Abstract
The mitochondrial NAD-dependent methylenetetrahydrofolate dehydrogenase-cyclohydrolase (NMDMC) is believed to have evolved from a trifunctional NADP-dependent methylenetetrahydrofolate dehydrogenase-cyclohydrolase-synthetase. It is unique in its absolute requirement for inorganic phosphate and magnesium ions to support dehydrogenase activity. To enable us to investigate the roles of these ions, a homology model of human NMDMC was constructed based on the structures of three homologous proteins. The model supports the hypothesis that the absolutely required Pi can bind in close proximity to the 2'-hydroxyl of NAD through interactions with Arg166 and Arg198. The characterization of mutants of Arg166, Asp190, and Arg198 show that Arg166 is primarily responsible for Pi binding, while Arg198 plays a secondary role, assisting in binding and properly orienting the ion in the cofactor binding site.
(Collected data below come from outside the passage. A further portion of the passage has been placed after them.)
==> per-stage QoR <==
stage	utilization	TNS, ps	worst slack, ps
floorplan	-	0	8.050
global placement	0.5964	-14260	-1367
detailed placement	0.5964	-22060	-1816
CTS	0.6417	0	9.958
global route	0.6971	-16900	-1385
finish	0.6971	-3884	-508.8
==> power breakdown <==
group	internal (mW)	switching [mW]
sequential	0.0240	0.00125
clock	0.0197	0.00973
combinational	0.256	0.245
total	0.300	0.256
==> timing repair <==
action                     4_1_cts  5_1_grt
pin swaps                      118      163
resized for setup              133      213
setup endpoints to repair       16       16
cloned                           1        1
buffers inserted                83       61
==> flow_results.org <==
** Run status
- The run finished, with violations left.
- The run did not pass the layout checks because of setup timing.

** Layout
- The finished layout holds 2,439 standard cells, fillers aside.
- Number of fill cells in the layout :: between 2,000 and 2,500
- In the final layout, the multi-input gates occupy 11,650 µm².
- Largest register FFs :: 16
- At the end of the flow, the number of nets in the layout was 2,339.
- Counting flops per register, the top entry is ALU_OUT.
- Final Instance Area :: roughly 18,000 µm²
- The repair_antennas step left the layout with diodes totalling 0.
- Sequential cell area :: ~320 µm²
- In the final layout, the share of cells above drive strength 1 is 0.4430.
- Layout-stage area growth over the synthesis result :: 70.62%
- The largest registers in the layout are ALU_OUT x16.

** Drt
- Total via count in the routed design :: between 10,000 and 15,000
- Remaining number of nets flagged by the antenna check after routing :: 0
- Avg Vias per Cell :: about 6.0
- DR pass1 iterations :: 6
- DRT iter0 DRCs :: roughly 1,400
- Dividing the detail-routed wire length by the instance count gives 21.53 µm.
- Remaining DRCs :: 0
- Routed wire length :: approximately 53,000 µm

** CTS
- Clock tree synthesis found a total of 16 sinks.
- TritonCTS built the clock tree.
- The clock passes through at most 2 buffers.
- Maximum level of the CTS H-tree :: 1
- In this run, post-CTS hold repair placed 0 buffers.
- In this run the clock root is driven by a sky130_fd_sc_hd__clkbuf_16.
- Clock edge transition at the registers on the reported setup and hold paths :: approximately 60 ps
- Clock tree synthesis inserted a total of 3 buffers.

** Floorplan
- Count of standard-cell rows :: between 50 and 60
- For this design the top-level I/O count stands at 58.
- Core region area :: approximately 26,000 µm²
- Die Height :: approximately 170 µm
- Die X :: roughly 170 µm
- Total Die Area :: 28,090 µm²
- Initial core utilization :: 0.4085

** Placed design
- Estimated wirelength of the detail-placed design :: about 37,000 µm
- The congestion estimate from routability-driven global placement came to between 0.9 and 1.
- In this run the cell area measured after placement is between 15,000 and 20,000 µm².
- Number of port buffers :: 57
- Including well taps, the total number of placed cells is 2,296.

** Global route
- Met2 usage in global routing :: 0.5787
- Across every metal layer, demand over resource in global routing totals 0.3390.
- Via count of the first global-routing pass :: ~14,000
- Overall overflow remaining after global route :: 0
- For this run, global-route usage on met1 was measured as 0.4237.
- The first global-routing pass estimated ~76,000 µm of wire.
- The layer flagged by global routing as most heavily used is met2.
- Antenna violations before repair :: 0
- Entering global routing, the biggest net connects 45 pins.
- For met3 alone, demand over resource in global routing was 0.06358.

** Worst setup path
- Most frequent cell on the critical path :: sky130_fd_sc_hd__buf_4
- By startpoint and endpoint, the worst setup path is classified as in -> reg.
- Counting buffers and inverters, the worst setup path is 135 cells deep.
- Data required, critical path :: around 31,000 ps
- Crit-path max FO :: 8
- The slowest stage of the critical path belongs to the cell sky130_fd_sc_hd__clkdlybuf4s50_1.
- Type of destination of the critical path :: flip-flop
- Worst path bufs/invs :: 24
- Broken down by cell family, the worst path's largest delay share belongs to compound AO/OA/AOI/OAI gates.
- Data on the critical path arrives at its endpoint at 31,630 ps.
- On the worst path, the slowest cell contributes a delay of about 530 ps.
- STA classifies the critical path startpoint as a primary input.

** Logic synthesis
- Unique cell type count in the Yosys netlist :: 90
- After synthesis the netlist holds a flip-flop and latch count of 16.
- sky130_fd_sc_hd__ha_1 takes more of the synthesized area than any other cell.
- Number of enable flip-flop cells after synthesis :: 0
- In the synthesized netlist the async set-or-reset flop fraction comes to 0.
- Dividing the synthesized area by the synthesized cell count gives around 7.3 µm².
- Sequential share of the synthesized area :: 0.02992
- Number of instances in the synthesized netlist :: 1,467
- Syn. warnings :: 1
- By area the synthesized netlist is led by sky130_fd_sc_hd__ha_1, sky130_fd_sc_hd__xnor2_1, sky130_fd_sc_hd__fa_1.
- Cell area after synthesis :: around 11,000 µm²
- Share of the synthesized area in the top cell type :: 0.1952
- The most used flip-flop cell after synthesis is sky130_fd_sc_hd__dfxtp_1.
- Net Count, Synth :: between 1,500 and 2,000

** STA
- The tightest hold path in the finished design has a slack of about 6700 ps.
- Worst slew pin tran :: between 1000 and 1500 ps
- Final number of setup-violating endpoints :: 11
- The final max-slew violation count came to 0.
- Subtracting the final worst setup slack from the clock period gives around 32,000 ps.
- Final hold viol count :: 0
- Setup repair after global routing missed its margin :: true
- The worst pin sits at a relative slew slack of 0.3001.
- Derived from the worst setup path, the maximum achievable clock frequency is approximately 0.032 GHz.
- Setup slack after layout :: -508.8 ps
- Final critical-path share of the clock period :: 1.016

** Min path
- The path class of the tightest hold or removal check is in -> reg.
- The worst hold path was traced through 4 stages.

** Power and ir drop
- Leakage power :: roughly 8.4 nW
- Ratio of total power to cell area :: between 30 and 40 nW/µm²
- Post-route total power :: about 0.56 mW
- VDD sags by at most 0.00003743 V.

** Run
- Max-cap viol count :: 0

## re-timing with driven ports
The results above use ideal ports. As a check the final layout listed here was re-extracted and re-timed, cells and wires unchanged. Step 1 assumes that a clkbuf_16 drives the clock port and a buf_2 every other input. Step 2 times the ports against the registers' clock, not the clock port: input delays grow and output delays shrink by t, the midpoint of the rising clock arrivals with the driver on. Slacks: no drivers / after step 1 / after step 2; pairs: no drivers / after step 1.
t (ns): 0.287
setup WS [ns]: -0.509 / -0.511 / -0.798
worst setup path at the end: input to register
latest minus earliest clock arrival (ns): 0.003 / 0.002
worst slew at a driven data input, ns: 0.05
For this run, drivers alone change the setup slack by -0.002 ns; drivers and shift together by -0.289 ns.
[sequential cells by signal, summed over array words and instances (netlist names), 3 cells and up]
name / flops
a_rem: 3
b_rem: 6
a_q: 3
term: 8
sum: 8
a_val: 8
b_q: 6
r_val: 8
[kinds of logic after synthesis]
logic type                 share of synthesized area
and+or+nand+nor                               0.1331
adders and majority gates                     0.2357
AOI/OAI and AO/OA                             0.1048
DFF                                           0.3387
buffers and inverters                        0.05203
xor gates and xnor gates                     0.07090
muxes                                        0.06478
This is an optimization exercise on Yosys and OpenROAD, whose aim is small area, a short achievable clock period and few clock cycles, not a production implementation.
In this exercise RTL edits were held to simulation tests only and were not proved equivalent to the original.
No activity file was given, so power comes from the tool's default toggle rates.

--- flow/design.v ---
`timescale 1ns/10ps
module  CONV(
	input			clk, 
	input			reset, 
	output reg		busy,	
	input			ready,				
	output reg[11:0]	iaddr,
	input signed[19:0]		idata,	
	output reg 	 	cwr,
	output reg[11:0] 	caddr_wr,
	output reg[19:0] 	cdata_wr,	
	output reg	 	crd,
	output reg[11:0]	caddr_rd,
	input	[19:0]		cdata_rd,
	output reg[2:0] 	csel
	);
reg [2:0]cur_state;
reg [2:0]nx_state;
reg [2:0]pre_state;
reg [2:0]mem_cur_state;
reg [2:0]mem_nx_state;
reg signed[39:0] conv_data0;
reg signed[39:0] conv_data1;
reg [5:0]x;
reg [5:0]y;
reg signed[19:0]conv_check;
reg [3:0]ary;
reg signed[39:0]k0;
reg signed[39:0]k1;
reg [3:0]mcount;
reg signed[19:0]max0;
reg signed[19:0]max1;
reg signed[19:0]kernel0;
reg signed[19:0]kernel1;
wire signed[19:0]conv_out0;
wire signed[19:0]conv_out1;
wire signed[39:0]bias00;
wire signed[39:0]bias11;
parameter STATE_IDLE = 3'd0;
parameter STATE_conv = 3'd1;
parameter STATE_l0mem = 3'd2;
parameter STATE_l1mem = 3'd3;
parameter STATE_l2mem = 3'd4;
parameter STATE_maxp = 3'd5;
parameter STATE_finish = 3'd6;
parameter STATE_mem_IDLE = 3'd0;
parameter STATE_l0mem0 = 3'd1;
parameter STATE_l0mem1 = 3'd2;
parameter STATE_l1mem0 = 3'd3;
parameter STATE_l1mem1 = 3'd4;
parameter STATE_l2mem0 = 3'd5;
parameter STATE_l2mem0_1 = 3'd6;
parameter bias0 = 20'h01310;
parameter bias1 = 20'hF7295;
parameter kernel0_0 = 20'h0A89E;
parameter kernel0_1 = 20'h092D5;
parameter kernel0_2 = 20'h06D43;
parameter kernel0_3 = 20'h01004;
parameter kernel0_4 = 20'hF8F71;
parameter kernel0_5 = 20'hF6E54;
parameter kernel0_6 = 20'hFA6D7;
parameter kernel0_7 = 20'hFC834;
parameter kernel0_8 = 20'hFAC19;
parameter kernel1_0 = 20'hFDB55;
parameter kernel1_1 = 20'h02992;
parameter kernel1_2 = 20'hFC994;
parameter kernel1_3 = 20'h050FD;
parameter kernel1_4 = 20'h02F20;
parameter kernel1_5 = 20'h0202D;
parameter kernel1_6 = 20'h03BD7;
parameter kernel1_7 = 20'hFD369;
parameter kernel1_8 = 20'h05E68;
always @(posedge clk or posedge reset)begin
    if(reset)begin
        cur_state <= STATE_IDLE;
    end
    else begin
        cur_state <= nx_state;
    end
end
always @(*)begin
    nx_state = STATE_IDLE;
    case(cur_state)
    STATE_IDLE: nx_state = (ready)? STATE_IDLE : STATE_conv;
    STATE_conv: nx_state = (ary == 11)? STATE_l0mem : STATE_conv;
    STATE_l0mem: begin
        if(mem_cur_state == STATE_l0mem1)begin
            if(x == 63 && y == 63) begin
                nx_state = STATE_maxp;
            end
            else begin
                nx_state = STATE_conv;
            end
        end
        else begin
            nx_state = STATE_l0mem;
        end
    end
    STATE_l1mem: nx_state = (mem_cur_state == STATE_l1mem1)? STATE_l2mem : STATE_l1mem;
    STATE_l2mem: begin
        if(mem_cur_state == STATE_l2mem0_1)begin
            if(x == 62 && y == 62)begin
                nx_state = STATE_finish;
            end
            else begin
                nx_state = STATE_maxp;
            end
        end
        else begin
            nx_state = STATE_l2mem;
        end
    end
    STATE_maxp: nx_state = (mcount == 8)? STATE_l1mem : STATE_maxp;
    STATE_finish: nx_state = STATE_finish;
    endcase
end
always @(posedge clk or posedge reset) begin
    if(reset)begin
        pre_state <= STATE_IDLE;
    end
    else if(cur_state != nx_state)begin
        pre_state <= cur_state;
    end
    else begin
        pre_state <= pre_state;
    end
end
always @(posedge clk or posedge reset)begin
    if(reset)begin
        mem_cur_state <= STATE_IDLE;
    end
    else begin
        mem_cur_state <= mem_nx_state;
    end
end
always @(*)begin
    case(cur_state)
    STATE_l0mem: mem_nx_state = (mem_cur_state == STATE_l0mem0)? STATE_l0mem1 : STATE_l0mem0;
    STATE_l1mem: mem_nx_state = (mem_cur_state == STATE_l1mem1)? STATE_l2mem0 : STATE_l1mem1;
    STATE_l2mem: mem_nx_state = (mem_cur_state == STATE_l2mem0)? STATE_l2mem0_1 : STATE_l0mem0;
    STATE_maxp: begin
        if(mcount == 8)begin
            mem_nx_state = STATE_l1mem0;
        end
        else begin
            mem_nx_state = (mem_cur_state == STATE_l0mem1)? STATE_l0mem0 : STATE_l0mem1;
        end
    end
    default mem_nx_state = STATE_mem_IDLE;
    endcase
end
always @(posedge clk or posedge reset)begin
    if(reset)begin
        busy <= 0;
    end
    else if(cur_state == STATE_IDLE)begin
        busy <= 1;
    end
    else if(cur_state == STATE_finish)begin
        busy <= 0;
    end
    else begin
        busy <= busy;
    end 
end 
always @(*)begin
    case(cur_state)
        STATE_l0mem: csel = (mem_cur_state == STATE_l0mem1)? 3'b010 : 3'b001;
        STATE_l1mem: csel = (mem_cur_state == STATE_l1mem1)? 3'b100 : 3'b011;
        STATE_l2mem: csel = 3'b101;
        STATE_maxp: csel = (mem_cur_state == STATE_l0mem0)? 3'b001 : 3'b010;
        default: csel = 3'b000;
    endcase
end
always @(*)begin
    if(cur_state == STATE_maxp)begin
        case (mcount)
        0: caddr_rd = 64 * y + x;
        1: caddr_rd = 64 * y + x;
        2: caddr_rd = 64 * y + x + 1;
        3: caddr_rd = 64 * y + x + 1;
        4: caddr_rd = 64 * y + x + 64;
        5: caddr_rd = 64 * y + x + 64;
        6: caddr_rd = 64 * y + x + 65;
        7: caddr_rd = 64 * y + x + 65;
        default: caddr_rd = 0;
        endcase
    end
    else begin
        caddr_rd = 0;
    end
end
always @(*)begin
    case(cur_state)
    STATE_l0mem: caddr_wr = y * 64 + x;
    STATE_l1mem: caddr_wr = y * 16 + x / 2; 
    STATE_l2mem: caddr_wr = (mem_cur_state == STATE_l2mem0)? y * 32 + x : y * 32 + x + 1;
    default: caddr_wr = 0;
    endcase
end
always @(posedge clk or posedge reset)begin
    if(reset)begin
        cdata_wr <= 'd0;
    end
    else if(cur_state == STATE_l0mem)begin
        if(mem_cur_state == STATE_l0mem0)begin
            cdata_wr <= (conv_out1 > 0)? conv_out1 : 'd0;
        end
        else begin
            cdata_wr <= (conv_out0 > 0)? conv_out0 : 'd0;
        end
    end
    else if(mcount == 8)begin
        cdata_wr <= max0;
    end
    else if(cur_state == STATE_l1mem)begin
        cdata_wr <= (mem_cur_state == STATE_l1mem0)? max1 : max0;
    end
    else if(cur_state == STATE_l2mem)begin
        cdata_wr <= (mem_cur_state == STATE_l2mem0)? max1 : 'd0;
    end
    else begin
        cdata_wr <= 'd0;
    end
end
always @(*) begin
    if(cur_state == STATE_maxp)begin
        crd = 1;
    end
    else begin
        crd = 0;
    end
end
always @(*) begin
    if(cur_state == STATE_l1mem || cur_state == STATE_l2mem)begin
        cwr = 1;
    end
    else if(mem_cur_state != STATE_mem_IDLE && cur_state == STATE_l0mem)begin
        cwr = 1;
    end
    else begin
        cwr = 0;
    end
end
always @(posedge clk or posedge reset)begin
    if(reset)begin
        conv_data0 <= 'd0;
    end
    else if(cur_state == STATE_conv)begin
        if(ary == 0)begin
            conv_data0 <= 'd0;
        end
        else if(2 < ary && ary < 12)begin
            conv_data0 <= conv_data0 + k0;
        end
        else begin
            conv_data0 <= conv_data0;
        end
    end
    else begin
        conv_data0 <= conv_data0;
    end
end
always @(posedge clk or posedge reset)begin
    if(reset)begin
        conv_data1 <= 'd0;
    end
    else if(cur_state == STATE_conv)begin
        if(ary == 0)begin
            conv_data1 <= 'd0;
        end
        else if(2 < ary && ary < 12)begin
            conv_data1 <= conv_data1 + k1;
        end
        else begin
            conv_data1 <= conv_data1;
        end
    end
    else begin
        conv_data1 <= conv_data1;
    end
end
always @(posedge clk or posedge reset) begin
    if(reset)begin
        ary <= 0;
    end
    else if(cur_state == STATE_conv)begin
        if(ary == 12)begin
            ary <= 0;
        end
        else begin
            ary <= ary + 1;
        end
    end
    else begin
        ary <= ary;
    end
end
always @(posedge clk or posedge reset) begin
    if(reset)begin
        iaddr <= 0;
    end
    else if(cur_state == STATE_conv)begin
        case (ary)
            0: iaddr <= (x == 0 || y == 0)? iaddr : ((y - 1) * 64 + x - 1);
            1: iaddr <= (y == 0)? iaddr : ((y - 1) * 64 + x);
            2: iaddr <= (x == 63 || y == 0)? iaddr : ((y - 1) * 64 + x + 1);
            3: iaddr <= (x == 0)? iaddr : (y * 64 + x - 1);
            4: iaddr <= (y * 64 + x);
            5: iaddr <= (x == 63)? iaddr : (y * 64 + x + 1);
            6: iaddr <= (x == 0 || y == 63)? iaddr : ((y + 1) * 64 + x - 1);
            7: iaddr <= (y == 63)? iaddr : ((y + 1) * 64 + x);
            8: iaddr <= (x == 63 || y == 63)? iaddr : ((y + 1) * 64 + x + 1);
            default: iaddr <= iaddr;
        endcase
    end
    else begin
        iaddr <= 0;
    end
end
always @(posedge clk or posedge reset) begin
    if(reset)begin
        conv_check <= 0;
    end
    else if(cur_state == STATE_conv)begin
            case (ary)
                1: conv_check <= (x == 0 || y == 0)? 0 : idata;
                2: conv_check <= (y == 0)? 0 : idata;
                3: conv_check <= (x == 63 || y == 0)? 0 : idata;
                4: conv_check <= (x == 0)? 0 : idata;
                5: conv_check <= idata;
                6: conv_check <= (x == 63)? 0 : idata;
                7: conv_check <= (x == 0 || y == 63)? 0 : idata;
                8: conv_check <= (y == 63)? 0 : idata;
                9: conv_check <= (x == 63 || y == 63)? 0 : idata;
                default: conv_check <= conv_check;
            endcase
    end
    else begin
        conv_check <= 0;
    end
end
always @(posedge clk or posedge reset) begin
    if(reset)begin
        k0 <= 'd0;
    end
    else if(cur_state == STATE_conv)begin
        if(1 < ary && ary < 11)begin
            k0 <= conv_check * kernel0;
        end
        else begin
            k0 <= 'd0;
        end
    end
    else begin
        k0 <= 'd0;
    end
end
always @(posedge clk or posedge reset) begin
    if(reset)begin
        k1 <= 'd0;
    end
    else if(cur_state == STATE_conv)begin
        if(1 < ary && ary < 11)begin
            k1 <= conv_check * kernel1;
        end
        else begin
            k1 <= 'd0;
        end
    end
    else begin
        k1 <= 'd0;
    end
end
always @(posedge clk or posedge reset) begin
    if(reset)begin
        kernel0 <= 'd0;
    end
    else if(cur_state == STATE_conv)begin
        case (ary)
            1: kernel0 <= (kernel0_0);
            2: kernel0 <= (kernel0_1);
            3: kernel0 <= (kernel0_2);
            4: kernel0 <= (kernel0_3);
            5: kernel0 <= (kernel0_4);
            6: kernel0 <= (kernel0_5);
            7: kernel0 <= (kernel0_6);
            8: kernel0 <= (kernel0_7);
            9: kernel0 <= (kernel0_8);
            default: kernel0 <= 'd0;
        endcase
    end
    else begin
        kernel0 <= 'd0;
    end
end
always @(posedge clk or posedge reset) begin
    if(reset)begin
        kernel1 <= 'd0;
    end
    else if(cur_state == STATE_conv)begin
        case (ary)
            1: kernel1 <= (kernel1_0);
            2: kernel1 <= (kernel1_1);
            3: kernel1 <= (kernel1_2);
            4: kernel1 <= (kernel1_3);
            5: kernel1 <= (kernel1_4);
            6: kernel1 <= (kernel1_5);
            7: kernel1 <= (kernel1_6);
            8: kernel1 <= (kernel1_7);
            9: kernel1 <= (kernel1_8);
            default: kernel1 <= 'd0;
        endcase
    end
    else begin
        kernel1 <= 'd0;
    end
end
assign bias00 = conv_data0 + {4'b0,bias0,16'b0};
assign bias11 = conv_data1 + {4'b0,bias1,16'b0};
assign conv_out0 = ( bias00[15] )? bias00[35:16] + 1: bias00[35:16];
assign conv_out1 = ( bias11[15] )? bias11[35:16] + 1: bias11[35:16];
always @(posedge clk or posedge reset) begin
    if(reset)begin
        mcount <= 0;
    end
    else if(cur_state == STATE_maxp)begin
        mcount <= mcount + 1;
    end
    else if(mem_cur_state == STATE_l2mem0_1)begin
        mcount <= 0;
    end
    else begin
        mcount <= mcount;
    end
end
always @(posedge clk or posedge reset)begin
    if(reset)begin
        max0 <= 'd0;
    end
    else if(cur_state == STATE_maxp)begin
        if(max0 < cdata_rd && mem_cur_state == STATE_l0mem0 && mcount != 8)begin
            max0 <= cdata_rd;
        end
        else begin
            max0 <= max0;
        end
    end
    else if(mem_cur_state == STATE_l2mem0)begin
        max0 <= 'd0;
    end
    else begin
        max0 <= max0;
    end
end
always @(posedge clk or posedge reset)begin
    if(reset)begin
        max1 <= 'd0;
    end
    else if(cur_state == STATE_maxp)begin
        if(!mcount)begin
            max1 <= 0;
        end
        else if(max1 < cdata_rd && mem_cur_state == STATE_l0mem1)begin
            max1 <= cdata_rd;
        end
        else begin
            max1 <= max1;
        end
    end
    else begin
        max1 <= max1;
    end
end
always @(posedge clk or posedge reset)begin
    if(reset)begin
        x <= 0;
    end
    else if(cur_state == STATE_maxp && pre_state == STATE_l0mem)begin
        x <= 0;
    end
    else if(mem_cur_state == STATE_l2mem0_1)begin
        if(x == 62)begin
            x <= 0;
        end
        else begin
            x <= x + 2;
        end
    end
    else if(pre_state == STATE_conv && mem_cur_state == STATE_l0mem1)begin
        if(x == 63)begin
            x <= 0;
        end
        else begin
            x <= x + 1;
        end
    end 
    else begin
        x <= x;
    end
end
always @(posedge clk or posedge reset)begin
    if(reset)begin
        y <= 0;
    end
    else if(cur_state == STATE_maxp && pre_state == STATE_l0mem)begin
        y <= 0;
    end
    else if(mem_cur_state == STATE_l2mem0_1)begin
        if(x == 62)begin
            y <= y + 2;
        end
        else begin
            y <= y;
        end
    end
    else if(pre_state == STATE_conv && mem_cur_state == STATE_l0mem1)begin
        if(x == 63)begin
            if(y == 63)begin
                y <= 0;
            end
            else begin
                y <= y + 1;
            end
        end
        else begin
            y <= y;
        end
    end
    else begin
        y <= y;
    end
end
endmodule
Context: an optimization exercise on an open-source flow, tuned for small area and a short achievable clock period. The choices shown serve that exercise and are no tape-out recipe.
Where RTL was checked, it was by simulation tests only, not by an equivalence proof against the original.
Power and IR drop assume default switching activity.

## video_uut
module video_uut (
    input  wire         clk_i       ,
    input  wire         cen_i       ,
    input  wire         rst_i       ,
    input  wire         vid_sel_i   ,
    input  wire [23:0]  vid_rgb_i   ,
    input  wire [1:0]   vh_blank_i  ,
    input  wire [2:0]   dvh_sync_i  ,
    output wire [2:0]   dvh_sync_o  ,
    output wire [23:0]  vid_rgb_o
);
    localparam [1:0] S_IDLE = 2'd0, S_ATTACK = 2'd1, S_HOLD = 2'd2, S_DECAY = 2'd3;
    reg [23:0] vid_rgb_d1;     
    reg        draw_d1;        
    reg        bg_d1;          
    reg [2:0]  dvh_sync_d1;
    reg [11:0] x_cnt, y_cnt;    
    reg        prev_de, prev_vs;
    reg [1:0]  state;
    reg [7:0]  timer;
    reg [3:0]  amp, tamp;
    reg        spd;            
    reg [15:0] lfsr;
    reg [12:0] phase;          
    reg [4:0]  freq_1, freq_2;
    reg [12:0] acc_1, acc_2;   
    reg [12:0] base_1, base_2; 
    reg [3:0]  bsel;           
  ...
For scale: about 1,300 cells after synthesis, roughly 170 flip-flops.
Settings: LEC_CHECK=0, CAP_MARGIN=20, CORE_MARGIN=2, CORE_UTILIZATION=40, CTS_BUF_LIST=sky130_fd_sc_hd__clkbuf_4 sky130_fd_sc_hd__clkbuf_8, SLEW_MARGIN=20, TNS_END_PERCENT=0; clock period 14.0 ns.
standard.sh (not shown) runs the stock make flow with config.mk's settings and CLKGATE_MAP_FILE= SYNTH_SCRIPT=/design/flow/synth_recipe.tcl, a recipe that flattens the netlist after the stock synthesis.
==> flow/flow/run.sh <==
#!/bin/bash
# Standard ORFS layout, with timing repair aiming at extra setup slack so that
# the achieved period (not only the 14 ns clock) is optimised, and plain buf_2
# cells (instead of delay buffers) as the port buffers.
set -euo pipefail
bash standard.sh finish SETUP_SLACK_MARGIN=9.5 "BUFFER_PORTS_ARGS=-buffer_cell sky130_fd_sc_hd__buf_2" > flow_make.log 2>&1
The first run passed the timing, design-rule and antenna checks.
Then changed:
--- a/flow/flow/run.sh
+++ b/flow/flow/run.sh
@@ -5,2 +5,2 @@
 set -euo pipefail
-bash standard.sh finish SETUP_SLACK_MARGIN=9.5 "BUFFER_PORTS_ARGS=-buffer_cell sky130_fd_sc_hd__buf_2" > flow_make.log 2>&1
+bash standard.sh finish SETUP_SLACK_MARGIN=9.5 MATCH_CELL_FOOTPRINT=0 "BUFFER_PORTS_ARGS=-buffer_cell sky130_fd_sc_hd__buf_2" > flow_make.log 2>&1
Result: Final cell count hardly moves; worst hold slack stays flat; count of clock-buffer cells in the layout is unchanged; design area stays flat; die area is unchanged; wire length is about the same; power stays flat; via count went up by 0.37%.
No functional check of the RTL was part of any run of this note.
Asp190 helps to properly position Arg166. Mutants of Asp133 suggest that the magnesium ion interacts with both Pi and the aspartate side chain and plays a role in positioning Pi and NAD. NMDMC uses Pi and magnesium to adapt an NADP binding site for NAD binding. This adaptation represents a novel variation of the classic Rossmann fold.
Highlights
NAD-dependent methylenetetrahydrofolate dehydrogenase-methenyltetrahydrofolate cyclohydrolase (NMDMC) is thought to have evolved from a trifunctional NADP-dependent methylene-THF dehydrogenase-methenyl-THF cyclohydrolase-formyl-THF synthetase (DCS) through the loss of the synthetase domain and the change in cofactor specificity from NADP to NAD [4]
NMDMC is unique in its absolute requirement for magnesium and inorganic phosphate ions for NAD-dependent dehydrogenase activity and magnesium ions for NADP-dependent dehydrogenase activity [3, 7]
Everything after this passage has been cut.